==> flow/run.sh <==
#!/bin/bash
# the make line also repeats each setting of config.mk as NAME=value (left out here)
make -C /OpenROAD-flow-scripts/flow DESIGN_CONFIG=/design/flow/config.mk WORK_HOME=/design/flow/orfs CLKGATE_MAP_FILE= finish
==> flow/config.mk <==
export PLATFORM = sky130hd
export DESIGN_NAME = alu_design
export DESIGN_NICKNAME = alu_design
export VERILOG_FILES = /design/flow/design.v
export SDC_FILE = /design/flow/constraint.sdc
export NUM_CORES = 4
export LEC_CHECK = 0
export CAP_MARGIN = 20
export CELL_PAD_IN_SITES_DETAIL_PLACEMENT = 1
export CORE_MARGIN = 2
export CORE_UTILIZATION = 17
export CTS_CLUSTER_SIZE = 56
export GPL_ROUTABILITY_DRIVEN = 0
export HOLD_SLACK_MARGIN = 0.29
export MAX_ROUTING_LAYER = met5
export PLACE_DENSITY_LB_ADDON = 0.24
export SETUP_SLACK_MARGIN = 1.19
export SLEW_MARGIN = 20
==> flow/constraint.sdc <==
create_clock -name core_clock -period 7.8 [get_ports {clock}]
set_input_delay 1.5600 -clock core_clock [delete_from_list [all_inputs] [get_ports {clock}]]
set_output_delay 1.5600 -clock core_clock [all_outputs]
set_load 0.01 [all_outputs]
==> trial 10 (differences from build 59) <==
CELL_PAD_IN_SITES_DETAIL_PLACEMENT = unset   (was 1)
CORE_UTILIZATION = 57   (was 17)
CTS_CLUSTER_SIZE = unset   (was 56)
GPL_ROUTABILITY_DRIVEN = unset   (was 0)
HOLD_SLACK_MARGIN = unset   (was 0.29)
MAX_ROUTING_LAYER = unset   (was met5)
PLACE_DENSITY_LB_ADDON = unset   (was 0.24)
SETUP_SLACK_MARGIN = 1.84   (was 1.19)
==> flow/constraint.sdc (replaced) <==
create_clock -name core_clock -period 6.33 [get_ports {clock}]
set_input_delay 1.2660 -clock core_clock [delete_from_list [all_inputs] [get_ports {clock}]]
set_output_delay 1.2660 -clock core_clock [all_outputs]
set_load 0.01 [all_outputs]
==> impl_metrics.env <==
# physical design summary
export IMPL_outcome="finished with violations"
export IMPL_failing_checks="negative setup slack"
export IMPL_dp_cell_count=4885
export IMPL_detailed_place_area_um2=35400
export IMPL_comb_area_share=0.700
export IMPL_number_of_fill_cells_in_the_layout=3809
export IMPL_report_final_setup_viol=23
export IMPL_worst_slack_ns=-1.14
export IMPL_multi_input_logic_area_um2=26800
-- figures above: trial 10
$ cat config.mk
export PLATFORM = sky130hd
export DESIGN_NAME = dma_ahb_simple
export DESIGN_NICKNAME = dma_ahb_simple
export VERILOG_FILES = /design/flow/design.v
export SDC_FILE = /design/flow/constraint.sdc
export NUM_CORES = 4
export LEC_CHECK = 0
export ABC_AREA = 0
export CAP_MARGIN = 30
export CELL_PAD_IN_SITES_GLOBAL_PLACEMENT = 1
export CORE_ASPECT_RATIO = 1.2
export CORE_MARGIN = 6
export CORE_UTILIZATION = 34
export CTS_CLUSTER_DIAMETER = 42
export CTS_CLUSTER_SIZE = 48
export GPL_ROUTABILITY_DRIVEN = 1
export GPL_TIMING_DRIVEN = 1
export HOLD_SLACK_MARGIN = 0.29
export MAX_ROUTING_LAYER = met4
export PLACE_DENSITY_LB_ADDON = 0.0
export SETUP_SLACK_MARGIN = 0.68
export SLEW_MARGIN = 5
export TNS_END_PERCENT = 60
$ cat constraint.sdc
create_clock -name core_clock -period 3.21 [get_ports {HCLK}]
set_input_delay 0.6420 -clock core_clock [delete_from_list [all_inputs] [get_ports {HCLK}]]
set_output_delay 0.6420 -clock core_clock [all_outputs]
set_load 0.01 [all_outputs]
$ cat flow/run.sh
#!/bin/bash
# the make line also repeats each setting of config.mk as NAME=value (left out here)
make -C /OpenROAD-flow-scripts/flow DESIGN_CONFIG=/design/flow/config.mk WORK_HOME=/design/flow/orfs CLKGATE_MAP_FILE= finish
$ cat flow/config.mk
export PLATFORM = sky130hd
export DESIGN_NAME = fp_arithmetic_sequence_generator
export DESIGN_NICKNAME = fp_arithmetic_sequence_generator
export VERILOG_FILES = /design/flow/design.v
export SDC_FILE = /design/flow/constraint.sdc
export NUM_CORES = 4
export LEC_CHECK = 0
export ABC_AREA = 1
export CAP_MARGIN = 20
export CELL_PAD_IN_SITES_DETAIL_PLACEMENT = 0
export CORE_ASPECT_RATIO = 1.27
export CORE_MARGIN = 9
export CORE_UTILIZATION = 40
export GPL_ROUTABILITY_DRIVEN = 0
export MAX_ROUTING_LAYER = met4
export PLACE_DENSITY_LB_ADDON = 0.24
export SETUP_SLACK_MARGIN = 2.83
export SLEW_MARGIN = 15
export TNS_END_PERCENT = 95
$ cat flow/constraint.sdc
create_clock -name core_clock -period 12.0 [get_ports {clk}]
set_input_delay 2.4000 -clock core_clock [delete_from_list [all_inputs] [get_ports {clk}]]
set_output_delay 2.4000 -clock core_clock [all_outputs]
set_load 0.01 [all_outputs]
$ cat flow/design.v
`timescale 1ns/1ps   
module fp_arithmetic_sequence_generator (
    input wire clk,                   
    input wire rst_n,                 
    input wire activate,              
    input wire [31:0] a1,             
    input wire [31:0] d,              
    input wire [31:0] n,              
    input wire [31:0] saddr,          
    output reg done,                  
    output reg [31:0] mem_addr,       
    output reg [31:0] mem_wdata,      
    output reg mem_write,             
    input wire mem_ready              
);
    localparam IDLE = 3'b000;        
    localparam INIT = 3'b001;        
    localparam LOAD_ADD = 3'b010;    
    localparam WAIT_ADD = 3'b011;    
    localparam MEM_WRITE = 3'b100;   
    localparam WAIT_MEM = 3'b101;    
    localparam UPDATE = 3'b110;      
    localparam FINISH = 3'b111;      
    reg [2:0] state;                 
    reg [31:0] counter;              
    reg [31:0] current_term;         
    reg [31:0] add_a, add_b;        
    reg add_start;                   
    wire [31:0] add_result;          
    wire add_done;                   
    fp_adder fp_add_inst (
        .clk(clk),
        .rst_n(rst_n),
        .a(add_a),
        .b(add_b),
        .start(add_start),
        .result(add_result),
        .done(add_done)
    );
    always @(posedge clk or negedge rst_n) begin
        if (!rst_n) begin
            state <= IDLE;
            counter <= 32'b0;
            current_term <= 32'b0;
            done <= 1'b0;
            add_start <= 1'b0;
            add_a <= 32'b0;
            add_b <= 32'b0;
            mem_addr <= 32'b0;
            mem_wdata <= 32'b0;
            mem_write <= 1'b0;
        end else begin
            add_start <= 1'b0;
            mem_write <= 1'b0;
            case (state)
                IDLE: begin
                    counter <= 32'b0;
                    done <= 1'b0;
                    if (activate) begin
                        state <= INIT;   
                    end
                end
                INIT: begin
                    current_term <= a1;          
                    counter <= 32'b0;            
                    mem_addr <= saddr;           
                    if (n == 32'b0)
                        state <= FINISH;         
                    else
                        state <= MEM_WRITE;      
                end
                LOAD_ADD: begin
                    add_a <= current_term;
                    add_b <= d;
                    add_start <= 1'b1;           
                    state <= WAIT_ADD;
                end
                WAIT_ADD: begin
                    if (add_done) begin
                        state <= MEM_WRITE;      
                    end
                end
                MEM_WRITE: begin
                    mem_wdata <= (counter == 0) ? a1 : add_result;
                    mem_write <= 1'b1;           
                    state <= WAIT_MEM;
                end
                WAIT_MEM: begin
                    if (mem_ready) begin
                        mem_addr <= mem_addr + 4;  
                        counter <= counter + 1'b1;  
                        if ((counter + 32'd1) >= n) begin
                            state <= FINISH;
                        end else if (counter == 0) begin
                            current_term <= a1;
                            state <= LOAD_ADD;   
                        end else begin
                            current_term <= add_result;
                            state <= LOAD_ADD;
                        end
                    end
                end
                FINISH: begin
                    done <= 1'b1;               
                    if (!activate) begin
                        state <= IDLE;          
                    end
                end
                default: state <= IDLE;         
            endcase
        end
    end
endmodule
## master_top
module master_top#(
    parameter DATA_WIDTH = 32,
    parameter ADDR_WIDTH = 32,
    parameter BRAM_QUANTITY = 6,
    parameter INTERNAL_ADDR_RANGE = 128
)(
    input                           clk,
    input                           areset,
    input  logic [             3:0] awid_i,
    input  logic [ADDR_WIDTH - 1:0] awaddr_i,
    input  logic                    awvalid_i,
    output logic                    awready_o,
    input  logic [             3:0] wid_i,
    input  logic [DATA_WIDTH - 1:0] wdata_i,
    input  logic [             3:0] wstrb_i,
    input  logic                    wlast_i,
    input  logic                    wvalid_i,
    output logic                    wready_o,
    input  logic [             3:0] arid_i,
    input  logic [ADDR_WIDTH - 1:0] araddr_i,
    input  logic                    arvalid_i,
    output logic                    arready_o,
    output logic [             3:0] rid_o,
    output logic [DATA_WIDTH - 1:0] rdata_o,
    output logic                    rlast_o,
    output logic                    rvalid_o,
    input  logic                    rready_i,
    output logic [             3:0] bid_o,
    output logic [             1:0] bresp_o,
    output logic                    bvalid_o,
    input  logic                    bready_i,
    output logic [             3:0] m_awid_o,
    output logic [             7:0] m_awlen_o,
    output logic [             2:0] m_awsize_o,
    output logic [             1:0] m_awburst_o,
    output logic [ADDR_WIDTH - 1:0] m_awaddr_o,
    output logic                    m_awvalid_o,
    input  logic                    m_awready_i,
    output logic [             3:0] m_wid_o,
    output logic [DATA_WIDTH - 1:0] m_wdata_o,
    output logic [             3:0] m_wstrb_o,
    output logic                    m_wlast_o,
    output logic                    m_wvalid_o,
    input  logic                    m_wready_i,
    input  logic [             3:0] m_bid_i,
    input  logic [             1:0] m_bresp_i,
    input  logic                    m_bvalid_i,
    output logic                    m_bready_o
);
Size in the first run: roughly 1700 cells after synthesis, ~400 flip-flops, roughly 270 I/O pins, roughly 19000 µm² of cells after synthesis.
export LEC_CHECK = 0
export CAP_MARGIN = 20
export CELL_PAD_IN_SITES_DETAIL_PLACEMENT = 0
export CORE_ASPECT_RATIO = 0.94
export CORE_MARGIN = 2
export CORE_UTILIZATION = 72
export CTS_CLUSTER_SIZE = 40
export GPL_ROUTABILITY_DRIVEN = 1
export HOLD_SLACK_MARGIN = -0.08
export MIN_ROUTING_LAYER = met1
export PLACE_DENSITY = 0.65
export SETUP_SLACK_MARGIN = -0.31
export SLEW_MARGIN = 20
export TNS_END_PERCENT = 5
create_clock -name core_clock -period 3.28 [get_ports {clk}]
run.sh (not shown) runs the stock make flow with config.mk's settings and CLKGATE_MAP_FILE=.
The baseline reached the layout checks and failed them: negative setup slack.
== build 17 ==
## uart_rx
module uart_rx
  #(parameter CLKS_PER_BIT = 104)
  (
   input        i_Clock,
   input        i_Rst,
   input        i_Rx_Serial,
   output reg [15:0] o_Rx_Byte,
  output reg square_wave,
  output reg pin1,
  output  reg pin2
  );
  parameter s_IDLE         = 3'b000;
  parameter s_RX_START_BIT = 3'b001;
  parameter s_RX_DATA_BITS = 3'b010;
  parameter s_RX_STOP_BIT  = 3'b011;
  parameter s_CLEANUP      = 3'b100;
  reg  [7:0] data_check;
  reg [7:0] first_8bit;
  reg [7:0] second_8bit;
  reg           r_Rx_Data_R;
  reg           r_Rx_Data;
  reg [15:0]     r_Clock_Count;
  reg [4:0]     r_Bit_Index;  
  reg [15:0]     r_Rx_Byte;
  reg [2:0]     r_SM_Main;
wire [60:0] distZ = 61'hFFFFFFFFFFFFFF;
reg [23:0] counter;
reg toggle;
reg toggle_n;
wire [23:0] store;
wire [15:0] distA;
reg [15:0] distB;
reg stop;
reg [15:0] rpm;
assign distA =40*distZ;
assign store = (rpm == 16'd0) ? 24'hFFFFFF : (18 * 100000)/ rpm;
  ...
Size: roughly 4,900 cells after synthesis, roughly 110 flip-flops, about 22 I/O pins, roughly 29,000 sq um of cells after synthesis.
Settings: LEC_CHECK=0, ABC_AREA=1, CAP_MARGIN=20, CORE_MARGIN=2, CORE_UTILIZATION=72, CTS_CLUSTER_SIZE=64, HOLD_SLACK_MARGIN=0.3, PLACE_DENSITY_LB_ADDON=0.2, SLEW_MARGIN=20; clock period 61.0 ns.
run.sh (not shown) runs the stock make flow with config.mk's settings and CLKGATE_MAP_FILE=.
Flow for build 17 halted at global routing (5_1_grt), error code GRT-0232.
#### Input delta (build 22 over build 17)
- a deleted CTS_CLUSTER_SIZE that had been 64
- an added CORE_ASPECT_RATIO of 1.2
- a deleted ABC_AREA that had been 1
- a deleted PLACE_DENSITY_LB_ADDON that had been 0.2
- a deleted HOLD_SLACK_MARGIN that had been 0.3
- a change of the clock period (ns, I/O delays scaled along) from 61.0 to 100.0
Results
Build 22 has completed all stages; timing, DRC and antenna checks passed. | die area | build 22 vs build 17 | 1300 sq um higher |. Going from build 17 to build 22, placer's final routability congestion estimate shows a reduction of 0.025; average footprint of a synthesized cell shows an increase of about 18%. Build 22 reports its prevailing logic family in the synthesized netlist as AND-OR/OR-AND gates while build 17 reports simple AND/OR/NAND/NOR gates. Chip area estimate from yosys synthesis: build 22 vs build 17 up about 3%. Re synthesized-area fraction occupied by xor and xnor cells: build 17 was higher than build 22.
What build 8 does differently from build 22 at the input level:
- a change of CORE_UTILIZATION from 72 to 40
- a deleted CORE_ASPECT_RATIO that had been 1.2
Results
The final clock skew of build 8 and that of build 22 are within noise of each other. Build 8 — worst setup slack 130 ps higher, build 22 as reference. Compared with build 22, build 8 shows pre-placement core utilization lower by 33 points. STATUS overall chip area: build 8 loses against build 22.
== == ==
What you need to do
In the data above, which lines have "unset"? Report each of them.

Written response
CELL_PAD_IN_SITES_DETAIL_PLACEMENT = unset   (was 1)
CTS_CLUSTER_SIZE = unset   (was 56)
GPL_ROUTABILITY_DRIVEN = unset   (was 0)
HOLD_SLACK_MARGIN = unset   (was 0.29)
MAX_ROUTING_LAYER = unset   (was met5)
PLACE_DENSITY_LB_ADDON = unset   (was 0.24)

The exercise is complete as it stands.